The expectations are high enough for Stanley, a two-time WPIAL and PIAA qualifier in the javelin. The expectations are only ramped up considering her older brother is former South Park standout, Bill Stanley, a WPIAL champion and more recently a Big Ten champion out of Ohio State.
"I feel a little bit of pressure," Stanley said. "People want me to be just as good as him. I just try to stay really focused on what I need to do."
Stanley has been following in her older brother's footsteps so far. She qualified for WPIALs as a freshman where she placed seventh with a throw of 122 feet, 11 inches. She also qualified for the PIAA championships where she finished 11th.
As a sophomore she continued to show improvement. She improved by four spots at WPIALs, placing third with a throw of 128-8, behind Hempfield's Morgan DeFloria (139-8) and Belle Vernon Area's Jessica Slagus (130-23).
At states, she topped 130 and came away with the second best throw of a WPIAL athlete, finishing fourth with a 133-9 behind Central Bucks West's Cait Mautz (141-2), Danville's Shelby Freeman (137-7) and DeFloria (137-3).
Today at Baldwin High School, Sarah Stanley has her sights set on WPIAL gold and qualifying for the PIAA Championships for a third consecutive year. The PIAA Championships will take place May 23 and 24 at Shippensburg University.
"It is a pretty big deal," Stanley said of WPIALs. "I am ready to go, just trying to stay focused."
She sees her biggest competition coming from DeFloria and Connellsville freshman Madison Wiltrout, who burst onto the scene this year and has already topped 140 feet.
"There are two girls who are pretty close with me," Stanley said. "So far I have beaten them twice and I am ready to do it again this week."

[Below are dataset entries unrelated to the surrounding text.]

From an optimization exercise on the open Yosys and OpenROAD flow, aimed at small area; shortcuts taken in it are not production practice.
Function was checked by simulation only, so behaviour that the tests miss may differ from the original.
Power figures rest on the tool's default switching activity, not on a simulated workload.

File: flow/flow/run.sh
#!/bin/bash
# The standard layout (the standard.sh, unchanged synthesis), with two
# options passed to ORFS through its environment:
# - clock tree: clkbuf_16 sink clusters of at most 35 flip-flops within 55 um,
#   without the dummy loads CTS adds to balance the tree;
# - port buffers: sky130_fd_sc_hd__buf_1.
set -euo pipefail
export CTS_ARGS="-sink_clustering_enable -repair_clock_nets -sink_clustering_size 20 -sink_clustering_max_diameter 35 -buf_list sky130_fd_sc_hd__clkbuf_8 -dont_use_dummy_load"
export BUFFER_PORTS_ARGS="-buffer_cell sky130_fd_sc_hd__buf_1"
bash standard.sh > flow.log 2>&1
File: flow/standard.sh
#!/bin/bash
# synth_recipe.tcl (not shown) runs the flow's synth.tcl, then flattens the netlist and writes it again
# the make line also repeats each setting of config.mk as NAME=value (left out here)
make -C /OpenROAD-flow-scripts/flow DESIGN_CONFIG=/design/flow/config.mk WORK_HOME=/design/flow/orfs CLKGATE_MAP_FILE= SYNTH_SCRIPT=/design/flow/synth_recipe.tcl "${@:-finish}"
File: flow/config.mk
export PLATFORM = sky130hd
export DESIGN_NAME = bitbang_core
export DESIGN_NICKNAME = bitbang_core
export VERILOG_FILES = /design/flow/design.v
export SDC_FILE = /design/flow/constraint.sdc
export NUM_CORES = 8
export LEC_CHECK = 0
export CAP_MARGIN = 20
export CORE_MARGIN = 2
export CORE_UTILIZATION = 70
export PLACE_DENSITY = 0.8
export SLEW_MARGIN = 20
export SYNTH_HIERARCHICAL = 1
File: flow/constraint.sdc
create_clock -name core_clock -period 10.0 [get_ports {clk}]
set_input_delay 2.0000 -clock core_clock [delete_from_list [all_inputs] [get_ports {clk}]]
set_output_delay 2.0000 -clock core_clock [all_outputs]
set_load 0.01 [all_outputs]
File: flow/design.v
module bb_aoi222 (
    input  wire [2:0] a,
    input  wire [2:0] s,
    output wire       y
);
    assign y = ~((a[0] & s[0]) | (a[1] & s[1]) | (a[2] & s[2]));
endmodule
module bb_and2 (
    input  wire a,
    input  wire b,
    output wire y
);
    assign y = a & b;
endmodule
module bb_aoi22 (
    input  wire [1:0] a,
    input  wire [1:0] s,
    output wire       y
);
    assign y = ~((a[0] & s[0]) | (a[1] & s[1]));
endmodule
This is an optimization exercise on Yosys and OpenROAD, whose aim is small area, not a production implementation.
No functional check of the RTL was part of any run shown here.
The clock cells of run 1 come from the design's own scripts or RTL, not from TritonCTS.
The clock input has no modelled driver; a real chip could not lean on it and would need a root buffer or a full tree.
Power is estimated from default activity; no workload was simulated.

`design/flow/constraint.sdc`:
```
create_clock -name core_clock -period 6.0 [get_ports {clk}]
set_input_delay 1.2000 -clock core_clock [delete_from_list [all_inputs] [get_ports {clk}]]
set_output_delay 1.2000 -clock core_clock [all_outputs]
set_load 0.01 [all_outputs]
```
`design/flow/design.v`:
```
module npc_checksum6 (
    input  wire [47:0] bytes,    
    output wire [7:0]  sum
);
    assign sum = bytes[7:0]   + bytes[15:8]  + bytes[23:16]
               + bytes[31:24] + bytes[39:32] + bytes[47:40];
endmodule
module npc_framer (
    input  wire        clk,
    input  wire        rst,         
    input  wire        clear,
    input  wire        rx_valid,
    input  wire [7:0]  rx_byte,
    output wire        frame_valid,
    output wire [79:0] frame_data
);
    localparam [7:0] HEADER   = 8'hAA;
    localparam [7:0] CMD_MEAS = 8'hC0;
    localparam [7:0] TAIL     = 8'hAB;
    localparam [3:0] S_HUNT = 4'b0000;    
    localparam [3:0] S_CMD  = 4'b0001;    
    localparam [3:0] S_CKS  = 4'b0010;    
    localparam [3:0] S_OK   = 4'b0011;    
    localparam [3:0] S_BAD  = 4'b0100;    
    localparam [3:0] S_P0   = 4'b1000;    
    reg  [3:0]  s;
    reg  [47:0] pay;            
    reg  [7:0]  sum;            
    wire do_clear = rst | clear;
    assign frame_valid = ~do_clear & rx_valid & (s == S_OK) & (rx_byte == TAIL);
    assign frame_data  = {TAIL, sum, pay, CMD_MEAS, HEADER};
    always @(posedge clk) begin
        if (rx_valid & s[3]) begin
            pay <= {rx_byte, pay[47:8]};
            sum <= ((s[2:0] == 3'b000) ? 8'd0 : sum) + rx_byte;
        end
    end
    always @(posedge clk) begin
        if (do_clear) begin
            s <= S_HUNT;
        end else if (rx_valid) begin
            if (s[3]) begin
                if (s[2:0] == 3'b100) s <= S_CKS;
                else                  s <= {1'b1, s[1:0], ~s[2]};
            end else begin
                case (s)
                    S_HUNT:  s <= (rx_byte == HEADER)   ? S_CMD : S_HUNT;
                    S_CMD:   s <= (rx_byte == CMD_MEAS) ? S_P0  : S_HUNT;
                    S_CKS:   s <= (rx_byte == sum)      ? S_OK  : S_BAD;
                    default: s <= S_HUNT;
                endcase
            end
        end
    end
endmodule
module npc_encoder (
    input  wire       clk,
    input  wire       rst,
    input  wire       enc_valid,
    input  wire [2:0] enc_cmd,     
    input  wire       enc_arg,
    output wire       enc_ready,
    output wire       tx_valid,
    output wire [7:0] tx_byte,
    output wire       tx_last,
    input  wire       tx_ready
);
    reg       busy;
    reg [2:0] cmd_q;
    reg       arg_q;
    reg [4:0] idx;        
    reg [7:0] sub, par, par2, cks;
    always @(*) begin
        case (cmd_q)
            3'd0:    {sub, par, par2, cks} = arg_q ? 32'h02010001 : 32'h02010102;
            3'd1:    {sub, par, par2, cks} = arg_q ? 32'h06010005 : 32'h06010106;
            3'd2:    {sub, par, par2, cks} = 32'h05000003;
            3'd3:    {sub, par, par2, cks} = 32'h07000005;
            default: {sub, par, par2, cks} = 32'h04000002;
        endcase
    end
    reg [7:0] b;
    always @(*) begin
        case (idx)
            5'd0:  b = 8'hAA;
            5'd1:  b = 8'hB4;
            5'd2:  b = sub;
            5'd3:  b = par;
            5'd4:  b = par2;
            5'd15: b = 8'hFF;
            5'd16: b = 8'hFF;
            5'd17: b = cks;
            5'd18: b = 8'hAB;
            default: b = 8'h00;
        endcase
    end
    assign enc_ready = ~busy;
    assign tx_valid  = busy;
    assign tx_byte   = b;
    assign tx_last   = (idx == 5'd18);
    always @(posedge clk) begin
        if (rst) begin
            busy <= 1'b0;
            idx  <= 5'd0;
        end else if (!busy) begin
            if (enc_valid && enc_cmd <= 3'd4) begin
                busy  <= 1'b1;
            end
        end else if (tx_ready) begin
            if (idx == 5'd18) begin
                busy <= 1'b0;
                idx  <= 5'd0;
            end else begin
                idx <= idx + 5'd1;
            end
        end
    end
    always @(posedge clk) begin
        if (!busy) begin
            cmd_q <= enc_cmd;
            arg_q <= enc_arg;
        end
    end
endmodule
module npc_core (
    input  wire        clk,
    input  wire        rst,
    input  wire        clear,
    input  wire        rx_valid,
    input  wire [7:0]  rx_byte,
    output wire        frame_valid,
    output wire [79:0] frame_data,
    input  wire        enc_valid,
    input  wire [2:0]  enc_cmd,
    input  wire        enc_arg,
    output wire        enc_ready,
    output wire        tx_valid,
    output wire [7:0]  tx_byte,
    output wire        tx_last,
    input  wire        tx_ready
);
    npc_framer u_framer (
        .clk         (clk),
        .rst         (rst),
        .clear       (clear),
        .rx_valid    (rx_valid),
        .rx_byte     (rx_byte),
        .frame_valid (frame_valid),
        .frame_data  (frame_data)
    );
    npc_encoder u_encoder (
        .clk       (clk),
        .rst       (rst),
        .enc_valid (enc_valid),
        .enc_cmd   (enc_cmd),
        .enc_arg   (enc_arg),
        .enc_ready (enc_ready),
        .tx_valid  (tx_valid),
        .tx_byte   (tx_byte),
        .tx_last   (tx_last),
        .tx_ready  (tx_ready)
    );
endmodule
```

Stanley went up against DeFloria and Wiltrout at invitationals at Baldwin and West Mifflin, and won the competition at Baldwin with a personal best of 138-8.
"I am aiming to get a throw in the 140s and hopefully make it back to state," she said of her goals for WPIALs.
Stanley grew up playing soccer and basketball. She began throwing javelin at 9. In high school she played soccer in the fall, basketball in the winter and threw javelin in the spring. She did that for two school years before deciding to focus solely on javelin after her sophomore year.
"It was a tough decision," she said. "I really love soccer and basketball and played very well but once it came to track season I knew it was the right decision and allowed me to work harder."
Stanley now hopes that decision and hard work pays off with WPIAL gold this week.